Plaza de Armas de Santiago de Chile

Pero también las manos destrozadas de Víctor Jara y las placas sobre el adoquinado de la dirección Londres 38 con los nombres de estudiantes torturados por el violento régimen de Pinochet. Nuestro último día en el Museo de la Memoria y los Derechos Humanos: la niña a la que en una protesta un policía disparó en la cabeza; una vitrina con escritos y artesanías en las que la libertad de los reclusos de la dictadura subsistía por medio del papel y otras materias; la crueldad administrativa de una voz que en una grabación advierte a la población que tome precauciones, puesto que habrá una acción “definitiva, repito definitiva” contra la insurgencia y que los agentes del orden ejecutarán a cualquier sospechoso de inmediato.

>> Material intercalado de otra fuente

Context: an optimization exercise on an open-source flow, tuned for a short achievable clock period and few clock cycles. The choices shown serve that exercise and are no tape-out recipe.
RTL that was checked went through simulation tests only; none was proved equivalent to the original.
The RTL of run 2 was laid out without a check of its function.
Power is estimated from default activity; no workload was simulated.

### design.v
package cpu_isa_pkg;
  typedef enum logic [3:0] {
    NOP  = 4'h0,
    ADD  = 4'h1,
    SUB  = 4'h2,
    AND  = 4'h3,
    OR   = 4'h4,
    XOR  = 4'h5,
    LDI  = 4'h6,
    JMP  = 4'h7,
    JZ   = 4'h8,
    JNZ  = 4'h9,
    LD   = 4'ha,
    ST   = 4'hb,
    HALT = 4'hf
  } opcode_e;
  typedef enum logic [2:0] {
    ALU_ADD = 3'd0,
    ALU_SUB = 3'd1,
    ALU_AND = 3'd2,
    ALU_OR  = 3'd3,
    ALU_XOR = 3'd4,
    ALU_IMM = 3'd5
  } alu_op_e;
  typedef enum logic {
    SRC_ALU = 1'b0,
    SRC_BUS = 1'b1
  } wb_src_e;
  typedef struct packed {
    opcode_e               opcode;
    logic [4-1:0] rd;
    logic [4-1:0] ra;
    logic [4-1:0] rb;
  } instr_t;
  typedef struct packed {
    logic    reg_we;
    wb_src_e wb_src;
    alu_op_e alu_op;
    logic    flag_load;
    logic    fetch_en;
    logic    branch_take;
    logic    bus_start;
    logic    bus_we;
  } ctrl_t;
endpackage
Background: an optimization exercise with open tools, aiming at small area. Do not read the settings as production practice. Function was checked by simulation only, so behaviour that the tests miss may differ from the original. Power figures rest on the tool's default switching activity, not on a simulated workload.

==> module btControl, before the edit <==
module btControl (
    input  logic                        clk,
    input  logic                        nrst,
    input  logic                        i_btEna,
    input  logic                        i_atOrigin,
    input  logic                        i_tZero,
    input  logic                        i_rZero,
    input  logic                        i_atStart,     
    input  logic [1:0]                  i_dir,
    output logic                        o_load,
    output logic                        o_decTN,
    output logic                        o_decRN,
    output logic                        o_start
);
    logic en1;                                     
    always_ff @(posedge clk or negedge nrst) begin
        if (!nrst) begin
            en1 <= 1'b0;
        end else begin
            en1 <= i_btEna;
        end
    end
    assign o_load  = ~i_btEna;
    logic enT;                                     
    logic enR;
    assign enT = en1 & ~i_tZero;
    assign enR = en1 & ~i_rZero;
    btO21ai uDecT (.i_a1 (i_rZero), .i_a2 (i_dir[1]), .i_b1 (enT), .o_y (o_decTN));    
    btO21ai uDecR (.i_a1 (i_tZero), .i_a2 (i_dir[0]), .i_b1 (enR), .o_y (o_decRN));    
    assign o_start = en1 & i_atStart;
endmodule
==> module btO21ai, before the edit <==
module btO21ai (input logic i_a1, input logic i_a2, input logic i_b1, output logic o_y);
    assign o_y = ~((i_a1 | i_a2) & i_b1);
endmodule
clock: 6.0 ns
lec_check: 0
cap_margin: 20
core_margin: 2
core_utilization: 70
slew_margin: 20
synth_hierarchical: 1
standard.sh (not shown) runs the stock make flow with config.mk's settings and CLKGATE_MAP_FILE= SYNTH_SCRIPT=/design/flow/synth_recipe.tcl, a recipe that flattens the netlist after the stock synthesis.
==> flow/flow/run.sh <==
#!/bin/bash
set -euo pipefail
bash standard.sh \
  "BUFFER_PORTS_ARGS=-buffer_cell sky130_fd_sc_hd__buf_1" \
  "CTS_ARGS=-sink_clustering_enable -repair_clock_nets -dont_use_dummy_load -sink_clustering_size 10 -sink_clustering_max_diameter 40 -buf_list sky130_fd_sc_hd__clkbuf_4" \
  finish > standard_make.log 2>&1
Rerun with:
--- a/flow/design.v
+++ b/flow/design.v
@@ -25,22 +25,20 @@
     output logic                        o_decRN,
     output logic                        o_start
 );
     logic en1;                                     
+    logic step;
     always_ff @(posedge clk or negedge nrst) begin
         if (!nrst) begin
             en1 <= 1'b0;
         end else begin
             en1 <= i_btEna;
         end
     end
     assign o_load  = ~i_btEna;
-    logic enT;                                     
-    logic enR;
-    assign enT = en1 & ~i_tZero;
-    assign enR = en1 & ~i_rZero;
-    btO21ai uDecT (.i_a1 (i_rZero), .i_a2 (i_dir[1]), .i_b1 (enT), .o_y (o_decTN));    
-    btO21ai uDecR (.i_a1 (i_tZero), .i_a2 (i_dir[0]), .i_b1 (enR), .o_y (o_decRN));    
+    assign step    = en1 & ~i_atOrigin;
+    assign o_decTN = ~(step & ~i_tZero & (i_rZero | i_dir[1]));    
+    assign o_decRN = ~(step & ~i_rZero & (i_tZero | i_dir[0]));    
     assign o_start = en1 & i_atStart;
 endmodule
 module btLow (
     input  logic       clk,
@@ -161,11 +159,8 @@
 endmodule
 module btOr2 (input logic i_a, input logic i_b, output logic o_y);
     assign o_y = i_a | i_b;
 endmodule
-module btO21ai (input logic i_a1, input logic i_a2, input logic i_b1, output logic o_y);
-    assign o_y = ~((i_a1 | i_a2) & i_b1);
-endmodule
 module btInv (input logic i_a, output logic o_y);
     assign o_y = ~i_a;
 endmodule
 module btNor2 (input logic i_a, input logic i_b, output logic o_y);
=> Clock power is about the same; design area is about the same; fmax fell by 1.1%; global-route usage is higher by 0.13 points; via count decreases by 0.66%.

--- another note on this design; it stands on its own ---

11-17:
// dtwBacktrace
module dtwBacktrace (
    input  logic                      clk,
    input  logic                      nrst,
    input  logic                      i_btEna,
    input  logic [dtwPkg::ROW_W-1:0]  i_pathRow,
    input  logic [dtwPkg::DIST_W-1:0] i_finalDist,
    output logic                      o_btEnd,
    output logic [dtwPkg::DATA_W-1:0] o_data
);
    logic                        load;
    logic                        step;
    logic                        start;
    logic [dtwPkg::NUM_DIAG-1:1] rowSel;
    logic                        atOrigin;
    logic [1:0]                  dir;
    logic [dtwPkg::IDX_W-1:0]    tIndex;
    logic [dtwPkg::IDX_W-1:0]    rIndex;
    logic [5:0]                  row;
    logic [2:0]                  pe;
    logic [dtwPkg::GRP_W-1:0]    grpAN;
    logic [dtwPkg::GRP_W-1:0]    grpBN;
    btControl btControl_i (
        .clk        (clk),
        .nrst       (nrst),
        .i_btEna    (i_btEna),
        .i_atOrigin (atOrigin),
        .i_row      (row),
        .i_pe       (pe),
        .i_grpAN    (grpAN),
        .i_grpBN    (grpBN),
        .o_load     (load),
        .o_step     (step),
        .o_dir      (dir),
        .o_start    (start)
    );
    btCursor btCursor_i (
        .clk        (clk),
        .nrst       (nrst),
        .i_restart  (load),
        .i_step     (step),
        .i_dir      (dir),
        .o_tIndex   (tIndex),
        .o_rIndex   (rIndex),
        .o_row      (row),
        .o_pe       (pe),
        .o_atOrigin (atOrigin)
    );
    btRowDecode btRowDecode_i (
        .i_row    (row),
        .o_rowSel (rowSel)
    );
    pathStore pathStore_i (
        .clk      (clk),
        .i_load   (load),
        .i_row    (i_pathRow),
        .i_rowSel (rowSel),
        .o_grpAN  (grpAN),
        .o_grpBN  (grpBN)
    );
    traceOutput traceOutput_i (
        .clk         (clk),
        .i_btEna     (i_btEna),
        .i_start     (start),
        .i_finalDist (i_finalDist),
        .i_tIndex    (tIndex),
        .i_rIndex    (rIndex),
  ...
For scale: about 830 cells after synthesis, about 0.015 mm2 of cells after synthesis.
==> flow/config.mk <==
export PLATFORM = sky130hd
export DESIGN_NAME = dtwBacktrace
export DESIGN_NICKNAME = dtwBacktrace
export VERILOG_FILES = /design/flow/design.v
export SDC_FILE = /design/flow/constraint.sdc
export NUM_CORES = 4
export LEC_CHECK = 0
export CAP_MARGIN = 20
export CORE_MARGIN = 2
export CORE_UTILIZATION = 40
export CTS_BUF_LIST = sky130_fd_sc_hd__clkbuf_8
export CTS_CLUSTER_DIAMETER = 70
export CTS_CLUSTER_SIZE = 18
export SLEW_MARGIN = 20
export SYNTH_HIERARCHICAL = 1
==> flow/constraint.sdc <==
create_clock -name core_clock -period 6.0 [get_ports {clk}]
set_input_delay 1.2000 -clock core_clock [delete_from_list [all_inputs] [get_ports {clk}]]
set_output_delay 1.2000 -clock core_clock [all_outputs]
set_load 0.01 [all_outputs]
run.sh (not shown) runs the stock make flow with config.mk's settings and CLKGATE_MAP_FILE= SYNTH_SCRIPT=/design/flow/synth_recipe.tcl, a recipe that flattens the netlist after the stock synthesis.
> inputs changed (11-17 -> 07-07)
==> flow/flow/run.sh (new file) <==
#!/bin/bash
set -euo pipefail
bash standard.sh "BUFFER_PORTS_ARGS=-buffer_cell sky130_fd_sc_hd__buf_1" finish > standard_make.log 2>&1
==> flow/standard.sh (new file) <==
#!/bin/bash
# synth_recipe.tcl (not shown) runs the flow's synth.tcl, then flattens the netlist and writes it again
# the make line also repeats each setting of config.mk as NAME=value (left out here)
make -C /OpenROAD-flow-scripts/flow DESIGN_CONFIG=/design/flow/config.mk WORK_HOME=/design/flow/orfs CLKGATE_MAP_FILE= SYNTH_SCRIPT=/design/flow/synth_recipe.tcl "${@:-finish}"
-- flow/config.mk --
<<< 11-17, line 10
export CORE_UTILIZATION = 40
>>> 07-07, line 10
export CORE_UTILIZATION = 70
removed: flow/run.sh
11-17 -> 07-07: xor/xnor share of the synthesized area delta 0, exact match
Higher post-synthesis to final-layout area growth goes to 11-17 over 07-07.
On instance count after placement with tap cells included: 07-07 sits below 11-17.
Clock-buffer cell count (lower): 07-07

--- another note on this design; it stands on its own ---

before:
## dtwBacktrace
module dtwBacktrace (
    input  logic                      clk,
    input  logic                      nrst,
    input  logic                      i_btEna,
    input  logic [dtwPkg::ROW_W-1:0]  i_pathRow,
    input  logic [dtwPkg::DIST_W-1:0] i_finalDist,
    output logic                      o_btEnd,
    output logic [dtwPkg::DATA_W-1:0] o_data
);
    logic                        load;
    logic                        step;
    logic                        start;
    logic [dtwPkg::NUM_DIAG-1:1] rowSel;
    logic [1:0]                  dir;
    logic [dtwPkg::IDX_W-1:0]    tIndex;
    logic [dtwPkg::IDX_W-1:0]    rIndex;
    logic [5:0]                  row;
    logic [2:0]                  pe;
    logic                        atOrigin;
    logic [dtwPkg::GRP_W-1:0]    grpA;
    logic [dtwPkg::GRP_W-1:0]    grpB;
    btControl btControl_i (
        .clk        (clk),
        .nrst       (nrst),
        .i_btEna    (i_btEna),
        .i_atOrigin (atOrigin),
        .i_row      (row),
  ...
Size in the first run: roughly 950 cells after synthesis, about 64 I/O pins.
clock: 6.0 ns
lec_check: 0
cap_margin: 0
core_margin: 2
core_utilization: 40
cts_buf_list: sky130_fd_sc_hd__clkbuf_8
slew_margin: 0
synth_hierarchical: 1
run.sh (not shown) runs the stock make flow with config.mk's settings and CLKGATE_MAP_FILE= SYNTH_SCRIPT=/design/flow/synth_recipe.tcl, a recipe that flattens the netlist after the stock synthesis.
For after, these inputs were changed with respect to before:
- a change of CAP_MARGIN from 0 to 20
- a change of SLEW_MARGIN from 0 to 20
- a deleted CTS_BUF_LIST that had been sky130_fd_sc_hd__clkbuf_8
- a deleted SYNTH_HIERARCHICAL that had been 1
Notes after the runs:
Placer's final routability congestion estimate (higher): after
According to the power report, total power for after is higher than for before.
Changes observed in after relative to before: share of the yosys chip area belonging to registers went down by 6.5 points, largest stage delay on the critical path +0.31 ns, combinational share of power moved up.
In after, number of cells in the finished layout apart from fillers is higher than in before.
On length of routed met3 wiring: between before and after, it ends up higher for after.
In after relative to before, area of all placed cells without fillers had gone up by more than 10%.
Between before and after, the flow reports reported net switching power increasing by more than half.
On worst-case hold slack, after does worse than before.

========
== lane 1 ==
Starting RTL as in the previous note.
Settings: LEC_CHECK=0, CAP_MARGIN=20, CORE_MARGIN=2, CORE_UTILIZATION=40, CTS_BUF_LIST=sky130_fd_sc_hd__clkbuf_4, SLEW_MARGIN=20, SYNTH_HIERARCHICAL=1; clock period 6.0 ns.
Relative to lane 1, the following input files were edited for lane 2:
- CTS_BUF_LIST no longer set, was sky130_fd_sc_hd__clkbuf_4
Notes after the runs:
- Relative to lane 1, relative area change from synthesis to final layout increased by 1.6 points in lane 2.
- In the reports for lane 1 and lane 2, the larger share of total power consumed by net switching belongs to lane 1.
- Non-clock buffer count: lane 1 vs lane 2 identical
- Lane 2 vs lane 1, start point of the critical path: btCursor_i.tIdx[1] vs btCursor_i.tIdx[0]

## afterwards: timing with drivers on the ports
The flow's constraints put no driver on any port. The routed layouts listed below were extracted and timed again, unchanged, in two steps. Step 1 assumes that a clkbuf_16 drives the clock port and a buf_2 every other input. Step 2, shift: input delay + t, output delay - t, t = (earliest + latest rising clock arrival at the registers) / 2. This alone moves slack from input paths to output paths. a / b / c = ideal / step 1 / step 2; a / b = the first two.
run | t (ns) | setup WS [ns] | worst setup path after step 2 | clock arrival spread, ns | cell pins on the clock port's net
the first run of note 1 | 0.693 | 0.421 / 0.378 / 0.484 | register to register | 0.066 / 0.066 | 1
the second run of note 1 | 0.692 | 0.357 / 0.357 / 0.357 | register to register | 0.049 / 0.049 | 1
11-17 | 0.665 | 0.476 / 0.476 / 0.476 | register to register | 0.054 / 0.053 | 1
07-07 | 0.627 | 0.323 / 0.323 / 0.323 | register to register | 0.029 / 0.029 | 1
before | 0.629 | 0.497 / 0.497 / 0.497 | register to register | 0.038 / 0.038 | 1
after | 0.621 | 0.733 / 0.733 / 0.733 | register to register | 0.021 / 0.021 | 1
lane 1 | 0.778 | 0.537 / 0.537 / 0.537 | register to register | 0.064 / 0.064 | 1
lane 2 | 0.591 | 0.528 / 0.528 / 0.528 | register to register | 0.012 / 0.013 | 1
After both steps every run listed still meets setup and hold.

El turismo convencional preferiría, por supuesto, escamotear estas paradas a lo largo de viñedos, playas, tiendas de arte, museos y centros comerciales que hilvanarían más bien un itinerario ameno e indoloro. El simple turista colecciona falsificaciones y busca tener símbolos antes que el amor de los lugares, pues no es preciso saber una historia para entusiasmarse con un bonito souvenir de escaparate.
Amar a una persona –a una ciudad, a un país– exige esperar hasta el final del camino para acceder a ella a través de su palabra y sus relatos. Entonces se comprenden los rasgos de su cara. El conocimiento requiere saber andar y detenerse. Por ello, con qué facilidad el deseo de ignorar se apresura a adquirir la miniatura de un monumento que de vuelta a casa colmará una repisa de artificios destinados a impresionar al invitado más que a reconstruir una memoria.
Adentrarse, por ejemplo, en los recovecos, escaleras y pasillos de la casa de Pablo Neruda en el barrio de Bellavista, con sus estanterías, paredes y muebles atestados de esculturas, copas y mapas antiguos, dentro de una arquitectura estrecha, sinuosa e irregular y, por ello mismo, más biográfica. Maravilloso. Uno sale de La Chascona llevándose en el oído la majestuosa respiración del poeta y en la piel la vibración de su corpulencia repleta de mundo.
La Sebastiana, casa del poeta Pablo Neruda en Valparaíso

Pero ver entre edificios recientes y sofisticados algún que otro solar deshabitado con su perímetro de adobes abrazando el vacío que un terremoto precipitó allí donde ahora expira la hierba; ver numerosos grafitis y papeles pegados que hablan de muertes infames que hay que vindicar y anuncios de reuniones y marchas, activismo social que, por una parte, manifiesta una vitalidad ciudadana y, por otra, pone en evidencia a una comunidad que se reconoce en sus grietas.
Todo ello hizo de nuestra estadía en Chile no un diario de transacciones placenteras, sino un proceso, un prolongado encuentro terminado en un profundo abrazo. Las lágrimas que la canción “Como la cigarra” de Mercedes Sosa sacó de mis oídos en el bus que nos llevaba desde el valle del Maule hasta Santiago eran, en realidad, agua acumulada por los días en el interior de la roca de mi cabeza extranjera.